Regarding AirVPN, I have a poor 20/1 line, and I can connect to their servers at that speed (minus natural overhead), they don't apply any filter or throttle.Ahhh. I asked them for a trial so I can test my 150/75 connection.
How do you manage to have Plex working with 1Mbps upload speed? I imagine the upload speeds I get with AirVPN will be a big factor for whether or not I decide to go with them.
-
I am a home user, I don't stream outside my LAN….my upload requiremts are pretty low. In any case I am waiting for fiber.....100/10 is enough.
Please let me know how will go with AirVPN. -
I am a home user, I don't stream outside my LAN….my upload requiremts are pretty low. In any case I am waiting for fiber.....100/10 is enough.

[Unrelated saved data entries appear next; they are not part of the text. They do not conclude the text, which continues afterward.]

**src/hw/rtl/ctc_pkg.sv**
```systemverilog
package ctc_pkg;

  localparam int TICKS_PER_SECOND_DEF   = 10;
  localparam int SECONDS_PER_MINUTE_DEF = 60;

  localparam int TEMP_W      = 12;
  localparam int CNT_W       = 16;
  localparam int STEP_W      = 3;
  localparam int OFF_DELAY_W = 14;
  localparam int PSAVE_W     = 2;
  localparam int CFG_INDEX_W = 3;
  localparam int CFG_DATA_W  = 16;

  // Temperatures are in 0.1 C units.
  localparam logic signed [TEMP_W-1:0] TEMP_START_NORMAL = 12'sd80;
  localparam logic signed [TEMP_W-1:0] TEMP_START_SAVE   = 12'sd100;
  localparam logic signed [TEMP_W-1:0] TEMP_STOP         = 12'sd60;
  localparam logic signed [TEMP_W-1:0] TEMP_FREEZE       = 12'sd10;

  // Off-delay reload values in ticks.
  localparam logic [OFF_DELAY_W-1:0] OFF_DELAY_LOW  = 14'd9000;
  localparam logic [OFF_DELAY_W-1:0] OFF_DELAY_HIGH = 14'd12000;

  localparam logic [STEP_W-1:0] STEP_FAULT = 3'd0;
  localparam logic [STEP_W-1:0] STEP_1     = 3'd1;
  localparam logic [STEP_W-1:0] STEP_2     = 3'd2;
  localparam logic [STEP_W-1:0] STEP_3     = 3'd3;
  localparam logic [STEP_W-1:0] STEP_4     = 3'd4;

  localparam logic [PSAVE_W-1:0] PSAVE_NORMAL = 2'd0;

  typedef enum logic [CFG_INDEX_W-1:0] {
    CFG_START_DELAY,
    CFG_MAX_RUN,
    CFG_COLD_OFF_WATCH,
    CFG_AIR_STEP1,
    CFG_AIR_STEP2,
    CFG_AIR_STEP3
  } cfg_reg_t;

  typedef struct packed {
    logic [CNT_W-1:0]         start_delay_seconds;
    logic [CNT_W-1:0]         max_run_seconds;
    logic [CNT_W-1:0]         cold_off_watch_minutes;
    logic signed [TEMP_W-1:0] air_step1_limit;
    logic signed [TEMP_W-1:0] air_step2_limit;
    logic signed [TEMP_W-1:0] air_step3_limit;
  } cfg_t;

  localparam cfg_t CFG_RESET = '{
    start_delay_seconds:    16'd300,
    max_run_seconds:        16'd7200,
    cold_off_watch_minutes: 16'd1440,
    air_step1_limit:        12'sd100,
    air_step2_limit:        12'sd200,
    air_step3_limit:        12'sd300
  };

  typedef struct packed {
    logic signed [TEMP_W-1:0] cold_water_temp;
    logic signed [TEMP_W-1:0] air_temp;
    logic                     air_sensor_fault;
    logic                     cold_function_on;
    logic                     cold_fault;
    logic                     low_level_seen;
    logic [PSAVE_W-1:0]       power_save_mode;
    logic                     manual_test_mode;
    logic                     manual_test_run;
  } item_t;

  typedef struct packed {
    logic               compressor_on;
    logic [STEP_W-1:0]  cool_step;
    logic               start_delay_done;
    logic [CNT_W-1:0]   start_delay_elapsed;
    logic               max_run_reached;
    logic               cold_off_long;
  } result_t;

endpackage

```
**src/hw/rtl/ctc_air_step.sv**
```systemverilog
module ctc_air_step (
  input  logic signed [ctc_pkg::TEMP_W-1:0] air_temp,
  input  logic                              air_sensor_fault,
  input  ctc_pkg::cfg_t                     cfg,
  output logic [ctc_pkg::STEP_W-1:0]        step
);
  import ctc_pkg::*;

  always_comb begin
    if (air_sensor_fault) begin
      step = STEP_FAULT;
    end else if (air_temp < cfg.air_step1_limit) begin
      step = STEP_1;
    end else if (air_temp < cfg.air_step2_limit) begin
      step = STEP_2;
    end else if (air_temp < cfg.air_step3_limit) begin
      step = STEP_3;
    end else begin
      step = STEP_4;
    end
  end

endmodule

```
**src/hw/rtl/ctc_core.sv**
```systemverilog
module ctc_core #(
  parameter int TICKS_PER_SECOND   = ctc_pkg::TICKS_PER_SECOND_DEF,
  parameter int SECONDS_PER_MINUTE = ctc_pkg::SECONDS_PER_MINUTE_DEF
) (
  input  logic             clk,
  input  logic             rst,
  input  logic             step_en,
  input  ctc_pkg::cfg_t    cfg,
  input  ctc_pkg::item_t   item,
  output ctc_pkg::result_t res_next
);
  import ctc_pkg::*;

  localparam int TP_W = $clog2(TICKS_PER_SECOND + 1);
  localparam int SP_W = $clog2(SECONDS_PER_MINUTE + 1);
  localparam logic [TP_W-1:0] TP_LAST = TP_W'(TICKS_PER_SECOND - 1);
  localparam logic [SP_W-1:0] SP_LAST = SP_W'(SECONDS_PER_MINUTE - 1);

  logic                   comp_running;
  logic [TP_W-1:0]        tenth_prescale;
  logic [SP_W-1:0]        second_prescale;
  logic [CNT_W-1:0]       start_delay_count;
  logic [CNT_W-1:0]       run_count;
  logic [CNT_W-1:0]       off_minutes;
  logic [OFF_DELAY_W-1:0] off_delay_count;
  logic [STEP_W-1:0]      step_held;
  logic                   manual_run_last;

  logic                   comp_running_next;
  logic [TP_W-1:0]        tenth_prescale_next;
  logic [SP_W-1:0]        second_prescale_next;
  logic [CNT_W-1:0]       start_delay_count_next;
  logic [CNT_W-1:0]       run_count_next;
  logic [CNT_W-1:0]       off_minutes_next;
  logic [OFF_DELAY_W-1:0] off_delay_count_next;
  logic [STEP_W-1:0]      step_held_next;

  logic                   tenth_fire;
  logic                   second_fire;
  logic                   delay_done;
  logic                   max_done;
  logic [STEP_W-1:0]      air_step;
  logic signed [TEMP_W-1:0] start_temp;

  ctc_air_step u_air_step (
    .air_temp         (item.air_temp),
    .air_sensor_fault (item.air_sensor_fault),
    .cfg              (cfg),
    .step             (air_step)
  );

  assign tenth_fire  = (tenth_prescale == TP_LAST);
  assign second_fire = (second_prescale == SP_LAST);
  assign start_temp  = (item.power_save_mode == PSAVE_NORMAL) ? TEMP_START_NORMAL
                                                              : TEMP_START_SAVE;

  always_comb begin
    comp_running_next      = comp_running;
    start_delay_count_next = start_delay_count;
    run_count_next         = run_count;
    off_minutes_next       = off_minutes;
    off_delay_count_next   = off_delay_count;
    step_held_next         = step_held;
    second_prescale_next   = second_prescale;
    tenth_prescale_next    = tenth_fire ? '0 : tenth_prescale + 1'b1;

    if (item.manual_test_mode && item.manual_test_run && !manual_run_last) begin
      start_delay_count_next = cfg.start_delay_seconds;
    end

    // Timers run on the compressor state from before this item.
    if (tenth_fire) begin
      if (!comp_running && (start_delay_count_next < cfg.start_delay_seconds)) begin
        start_delay_count_next = start_delay_count_next + 1'b1;
      end
      if (comp_running) begin
        if (run_count < cfg.max_run_seconds) begin
          run_count_next = (item.cold_water_temp < TEMP_FREEZE) ? cfg.max_run_seconds
                                                                : run_count + 1'b1;
        end
      end else begin
        run_count_next = '0;
      end
      if (second_fire) begin
        second_prescale_next = '0;
        if (!item.cold_function_on) begin
          if (off_minutes < cfg.cold_off_watch_minutes) begin
            off_minutes_next = off_minutes + 1'b1;
          end
        end else begin
          off_minutes_next = '0;
        end
      end else begin
        second_prescale_next = second_prescale + 1'b1;
      end
    end

    delay_done = (start_delay_count_next >= cfg.start_delay_seconds);
    max_done   = (run_count_next >= cfg.max_run_seconds);

    if (item.manual_test_mode) begin
      if (item.manual_test_run) begin
        if (delay_done) begin
          comp_running_next = 1'b1;
        end
      end else if (comp_running) begin
        comp_running_next      = 1'b0;
        start_delay_count_next = '0;
      end
    end else if (!item.cold_function_on) begin
      if (comp_running) begin
        comp_running_next      = 1'b0;
        start_delay_count_next = '0;
        off_delay_count_next   = '0;
      end
    end else if (!delay_done) begin
      off_delay_count_next = '0;
      comp_running_next    = 1'b0;
    end else if (max_done || !item.low_level_seen) begin
      if (comp_running) begin
        comp_running_next      = 1'b0;
        start_delay_count_next = '0;
        off_delay_count_next   = '0;
      end
    end else begin
      step_held_next = air_step;
      if (item.cold_fault) begin
        if (comp_running) begin
          comp_running_next      = 1'b0;
          start_delay_count_next = '0;
          off_delay_count_next   = '0;
        end
      end else begin
        if (item.cold_water_temp >= TEMP_STOP) begin
          if (air_step == STEP_FAULT) begin
            off_delay_count_next = '0;
          end else if (air_step <= STEP_2) begin
            off_delay_count_next = OFF_DELAY_LOW;
          end else begin
            off_delay_count_next = OFF_DELAY_HIGH;
          end
        end
        if (item.cold_water_temp > start_temp) begin
          comp_running_next = 1'b1;
        end else if ((item.cold_water_temp < TEMP_STOP) && comp_running) begin
          if (off_delay_count_next == '0) begin
            start_delay_count_next = '0;
            comp_running_next      = 1'b0;
          end else begin
            off_delay_count_next = off_delay_count_next - 1'b1;
          end
        end
      end
    end
  end

  always_comb begin
    res_next.compressor_on       = comp_running_next;
    res_next.cool_step           = step_held_next;
    res_next.start_delay_done    = (start_delay_count_next >= cfg.start_delay_seconds);
    res_next.start_delay_elapsed = start_delay_count_next;
    res_next.max_run_reached     = (run_count_next >= cfg.max_run_seconds);
    res_next.cold_off_long       = (off_minutes_next >= cfg.cold_off_watch_minutes);
  end

  always_ff @(posedge clk) begin
    if (rst) begin
      comp_running      <= 1'b0;
      tenth_prescale    <= '0;
      second_prescale   <= '0;
      start_delay_count <= '0;
      run_count         <= '0;
      off_minutes       <= '0;
      off_delay_count   <= '0;
      step_held         <= STEP_FAULT;
      manual_run_last   <= 1'b0;
    end else if (step_en) begin
      comp_running      <= comp_running_next;
      tenth_prescale    <= tenth_prescale_next;
      second_prescale   <= second_prescale_next;
      start_delay_count <= start_delay_count_next;
      run_count         <= run_count_next;
      off_minutes       <= off_minutes_next;
      off_delay_count   <= off_delay_count_next;
      step_held         <= step_held_next;
      manual_run_last   <= item.manual_test_run;
    end
  end

endmodule

```
**src/hw/rtl/compressor_thermostat_control_unit.sv**
```systemverilog
// Compressor thermostat controller. Each accepted item is one control tick; it
// yields exactly one result item, registered on the outputs when the held item
// advances out of the input register. One item can be accepted every cycle
// while out_stall is low: the item sits in an input register, the whole
// tick update (prescalers, start delay, run limit, off-delay and the on/off
// decision) is one pass of logic into the state and result registers, and the
// result register frees itself whenever out_stall is low. Configuration
// registers hold their reset values until written and take effect on the
// next item processed.
module compressor_thermostat_control_unit #(
  parameter int TICKS_PER_SECOND   = ctc_pkg::TICKS_PER_SECOND_DEF,
  parameter int SECONDS_PER_MINUTE = ctc_pkg::SECONDS_PER_MINUTE_DEF
) (
  input  logic                                  clk,
  input  logic                                  rst,

  input  logic                                  cfg_write,
  input  logic [ctc_pkg::CFG_INDEX_W-1:0]       cfg_index,
  input  logic [ctc_pkg::CFG_DATA_W-1:0]        cfg_data,

  input  logic                                  in_valid,
  output logic                                  in_stall,
  input  logic signed [ctc_pkg::TEMP_W-1:0]     cold_water_temp,
  input  logic signed [ctc_pkg::TEMP_W-1:0]     air_temp,
  input  logic                                  air_sensor_fault,
  input  logic                                  cold_function_on,
  input  logic                                  cold_fault,
  input  logic                                  low_level_seen,
  input  logic [ctc_pkg::PSAVE_W-1:0]           power_save_mode,
  input  logic                                  manual_test_mode,
  input  logic                                  manual_test_run,

  output logic                                  out_valid,
  input  logic                                  out_stall,
  output logic                                  compressor_on,
  output logic [ctc_pkg::STEP_W-1:0]            cool_step,
  output logic                                  start_delay_done,
  output logic [ctc_pkg::CNT_W-1:0]             start_delay_elapsed,
  output logic                                  max_run_reached,
  output logic                                  cold_off_long
);
  import ctc_pkg::*;

  cfg_t    cfg;
  item_t   in_item;
  logic    in_full;
  result_t res_next;
  result_t res;
  logic    advance;
  logic    accept;

  always_ff @(posedge clk) begin
    if (rst) begin
      cfg <= CFG_RESET;
    end else if (cfg_write) begin
      unique case (cfg_index)
        CFG_START_DELAY:    cfg.start_delay_seconds    <= cfg_data;
        CFG_MAX_RUN:        cfg.max_run_seconds        <= cfg_data;
        CFG_COLD_OFF_WATCH: cfg.cold_off_watch_minutes <= cfg_data;
        CFG_AIR_STEP1:      cfg.air_step1_limit        <= $signed(cfg_data[TEMP_W-1:0]);
        CFG_AIR_STEP2:      cfg.air_step2_limit        <= $signed(cfg_data[TEMP_W-1:0]);
        CFG_AIR_STEP3:      cfg.air_step3_limit        <= $signed(cfg_data[TEMP_W-1:0]);
        default: begin
        end
      endcase
    end
  end

  assign advance  = in_full && (!out_valid || !out_stall);
  assign in_stall = in_full && !advance;
  assign accept   = in_valid && !in_stall;

  always_ff @(posedge clk) begin
    if (rst) begin
      in_full <= 1'b0;
    end else if (accept) begin
      in_full <= 1'b1;
    end else if (advance) begin
      in_full <= 1'b0;
    end
  end

  always_ff @(posedge clk) begin
    if (accept) begin
      in_item.cold_water_temp  <= cold_water_temp;
      in_item.air_temp         <= air_temp;
      in_item.air_sensor_fault <= air_sensor_fault;
      in_item.cold_function_on <= cold_function_on;
      in_item.cold_fault       <= cold_fault;
      in_item.low_level_seen   <= low_level_seen;
      in_item.power_save_mode  <= power_save_mode;
      in_item.manual_test_mode <= manual_test_mode;
      in_item.manual_test_run  <= manual_test_run;
    end
  end

  ctc_core #(
    .TICKS_PER_SECOND   (TICKS_PER_SECOND),
    .SECONDS_PER_MINUTE (SECONDS_PER_MINUTE)
  ) u_core (
    .clk      (clk),
    .rst      (rst),
    .step_en  (advance),
    .cfg      (cfg),
    .item     (in_item),
    .res_next (res_next)
  );

  always_ff @(posedge clk) begin
    if (rst) begin
      out_valid <= 1'b0;
    end else if (advance) begin
      out_valid <= 1'b1;
    end else if (!out_stall) begin
      out_valid <= 1'b0;
    end
  end

  always_ff @(posedge clk) begin
    if (advance) begin
      res <= res_next;
    end
  end

  assign compressor_on       = res.compressor_on;
  assign cool_step           = res.cool_step;
  assign start_delay_done    = res.start_delay_done;
  assign start_delay_elapsed = res.start_delay_elapsed;
  assign max_run_reached     = res.max_run_reached;
  assign cold_off_long       = res.cold_off_long;

endmodule

```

Please let me know how will go with AirVPN.If you don't stream outside your LAN, why did you port forward through AirVPN for Plex?
-
I stream only mp3, not videos, and only 1 user….me. The rest of my family enjoy local stream, movie, cartoons, etc etc.... :P
-
I stream only mp3, not videos, and only 1 user….me. The rest of my family enjoy local stream, movie, cartoons, etc etc.... :P
Ahhhhh I see, that makes sense. Well it's just good to know that you were able to get your server accessible over your WAN but hiding it via AirVPN. I'm going to have to investigate what kind of speeds I can get through them because my server is consistently serving 5-6 users and I have a 75Mbps upload connection.
-
With appropriate hardware you see a 10%hit on your non vpn throughput
I'm on a 120/10 and see 111/9 usually aes256 blah blah aes-ni on a c2758 board etc -
@irj972:
With appropriate hardware you see a 10%hit on your non vpn throughput
I'm on a 120/10 and see 111/9 usually aes256 blah blah aes-ni on a c2758 board etcRight. I've got a c2558 board and think I'll be OK in that regard. I'm more concerned with the speed of the Air VPN servers.